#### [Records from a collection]
☆ ☆ ☆

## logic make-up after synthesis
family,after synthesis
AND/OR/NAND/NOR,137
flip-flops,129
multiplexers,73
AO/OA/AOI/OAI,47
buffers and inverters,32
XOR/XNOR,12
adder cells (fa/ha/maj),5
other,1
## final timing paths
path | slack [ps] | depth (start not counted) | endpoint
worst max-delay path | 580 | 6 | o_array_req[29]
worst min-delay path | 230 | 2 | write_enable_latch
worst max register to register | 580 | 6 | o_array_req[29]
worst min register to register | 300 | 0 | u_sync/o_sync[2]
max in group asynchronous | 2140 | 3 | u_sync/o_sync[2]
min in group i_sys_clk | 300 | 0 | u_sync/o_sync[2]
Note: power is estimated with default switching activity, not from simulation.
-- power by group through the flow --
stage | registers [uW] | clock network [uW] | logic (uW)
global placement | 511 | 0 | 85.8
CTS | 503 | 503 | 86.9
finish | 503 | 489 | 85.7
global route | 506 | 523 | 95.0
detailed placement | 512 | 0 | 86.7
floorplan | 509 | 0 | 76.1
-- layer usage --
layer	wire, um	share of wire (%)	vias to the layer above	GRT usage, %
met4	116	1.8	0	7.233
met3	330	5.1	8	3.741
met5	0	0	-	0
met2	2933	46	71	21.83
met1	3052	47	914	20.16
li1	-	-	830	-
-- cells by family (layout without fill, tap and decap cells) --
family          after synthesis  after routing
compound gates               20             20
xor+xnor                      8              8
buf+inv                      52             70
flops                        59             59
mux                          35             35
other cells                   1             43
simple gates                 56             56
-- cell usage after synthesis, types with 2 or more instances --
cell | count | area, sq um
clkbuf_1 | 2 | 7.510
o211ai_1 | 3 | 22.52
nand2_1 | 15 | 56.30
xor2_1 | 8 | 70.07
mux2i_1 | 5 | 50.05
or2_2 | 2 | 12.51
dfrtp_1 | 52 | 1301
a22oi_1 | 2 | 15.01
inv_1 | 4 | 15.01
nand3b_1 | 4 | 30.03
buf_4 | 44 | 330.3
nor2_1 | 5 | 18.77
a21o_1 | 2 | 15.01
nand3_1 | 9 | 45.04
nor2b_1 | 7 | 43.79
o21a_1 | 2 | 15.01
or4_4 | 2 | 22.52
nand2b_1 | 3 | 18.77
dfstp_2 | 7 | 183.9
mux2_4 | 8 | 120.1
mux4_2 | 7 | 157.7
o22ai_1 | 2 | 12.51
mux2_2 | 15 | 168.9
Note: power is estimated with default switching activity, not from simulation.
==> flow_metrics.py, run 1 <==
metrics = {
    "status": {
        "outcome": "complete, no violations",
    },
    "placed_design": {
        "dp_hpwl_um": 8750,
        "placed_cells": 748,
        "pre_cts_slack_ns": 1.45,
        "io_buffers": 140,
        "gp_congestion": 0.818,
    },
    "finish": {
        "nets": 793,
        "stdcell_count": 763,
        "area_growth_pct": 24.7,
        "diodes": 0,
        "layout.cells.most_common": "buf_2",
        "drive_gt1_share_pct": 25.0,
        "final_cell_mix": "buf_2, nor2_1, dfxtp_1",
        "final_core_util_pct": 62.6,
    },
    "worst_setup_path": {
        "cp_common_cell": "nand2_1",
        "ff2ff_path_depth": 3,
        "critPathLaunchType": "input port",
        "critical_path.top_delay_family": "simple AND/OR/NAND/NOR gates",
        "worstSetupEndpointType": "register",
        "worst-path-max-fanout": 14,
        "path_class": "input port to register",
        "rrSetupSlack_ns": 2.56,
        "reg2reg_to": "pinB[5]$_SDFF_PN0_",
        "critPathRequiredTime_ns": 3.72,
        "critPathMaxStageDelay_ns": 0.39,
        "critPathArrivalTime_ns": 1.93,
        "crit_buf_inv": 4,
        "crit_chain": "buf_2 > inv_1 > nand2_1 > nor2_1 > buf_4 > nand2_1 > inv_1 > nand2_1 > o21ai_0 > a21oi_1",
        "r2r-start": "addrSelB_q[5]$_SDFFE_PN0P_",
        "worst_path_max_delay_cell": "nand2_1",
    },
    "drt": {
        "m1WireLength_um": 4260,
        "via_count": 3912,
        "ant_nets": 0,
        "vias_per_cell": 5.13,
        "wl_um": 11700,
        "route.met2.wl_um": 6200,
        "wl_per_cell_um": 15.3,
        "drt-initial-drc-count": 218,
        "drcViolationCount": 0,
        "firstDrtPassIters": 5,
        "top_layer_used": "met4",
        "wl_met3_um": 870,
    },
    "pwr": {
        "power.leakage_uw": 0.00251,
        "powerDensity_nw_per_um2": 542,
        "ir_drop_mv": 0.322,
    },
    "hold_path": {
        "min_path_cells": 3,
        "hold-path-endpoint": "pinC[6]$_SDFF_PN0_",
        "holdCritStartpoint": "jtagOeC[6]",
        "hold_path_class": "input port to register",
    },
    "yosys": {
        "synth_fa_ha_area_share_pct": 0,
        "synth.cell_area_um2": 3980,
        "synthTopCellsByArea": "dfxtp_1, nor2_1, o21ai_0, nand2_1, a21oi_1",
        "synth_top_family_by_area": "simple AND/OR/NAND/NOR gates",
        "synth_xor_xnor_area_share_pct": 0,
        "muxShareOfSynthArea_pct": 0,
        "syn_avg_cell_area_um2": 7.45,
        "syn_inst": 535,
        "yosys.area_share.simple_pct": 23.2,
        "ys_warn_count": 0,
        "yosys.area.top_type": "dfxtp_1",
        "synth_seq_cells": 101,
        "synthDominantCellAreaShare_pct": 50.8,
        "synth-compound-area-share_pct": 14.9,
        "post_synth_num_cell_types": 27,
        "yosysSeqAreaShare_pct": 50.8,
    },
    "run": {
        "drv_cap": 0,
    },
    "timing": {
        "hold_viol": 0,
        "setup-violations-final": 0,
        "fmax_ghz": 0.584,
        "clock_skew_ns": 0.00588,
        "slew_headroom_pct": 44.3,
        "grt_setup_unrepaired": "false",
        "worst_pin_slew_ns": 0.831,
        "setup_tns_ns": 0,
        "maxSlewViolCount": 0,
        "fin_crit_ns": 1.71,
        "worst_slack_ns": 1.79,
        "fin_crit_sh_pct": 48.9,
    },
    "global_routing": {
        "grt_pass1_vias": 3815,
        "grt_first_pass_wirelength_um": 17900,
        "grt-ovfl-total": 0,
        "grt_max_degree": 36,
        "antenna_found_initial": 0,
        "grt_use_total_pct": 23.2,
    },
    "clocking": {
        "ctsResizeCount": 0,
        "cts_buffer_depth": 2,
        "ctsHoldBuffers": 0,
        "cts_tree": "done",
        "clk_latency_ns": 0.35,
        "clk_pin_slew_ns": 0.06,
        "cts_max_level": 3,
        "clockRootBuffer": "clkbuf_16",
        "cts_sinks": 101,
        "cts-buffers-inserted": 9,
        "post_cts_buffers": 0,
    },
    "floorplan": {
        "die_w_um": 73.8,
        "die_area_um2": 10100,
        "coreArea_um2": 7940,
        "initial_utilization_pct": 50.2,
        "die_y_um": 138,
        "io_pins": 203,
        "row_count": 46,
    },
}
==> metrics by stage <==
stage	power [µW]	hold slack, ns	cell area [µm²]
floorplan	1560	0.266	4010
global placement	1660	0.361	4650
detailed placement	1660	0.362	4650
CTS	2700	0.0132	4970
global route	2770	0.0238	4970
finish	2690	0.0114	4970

☆ ☆ ☆

#### [AIM OF THE EXERCISE]
Write out every line of the entries that holds the word "port".

#### [WRITTEN SOLUTION]
        "critPathLaunchType": "input port",
        "path_class": "input port to register",
        "hold_path_class": "input port to register",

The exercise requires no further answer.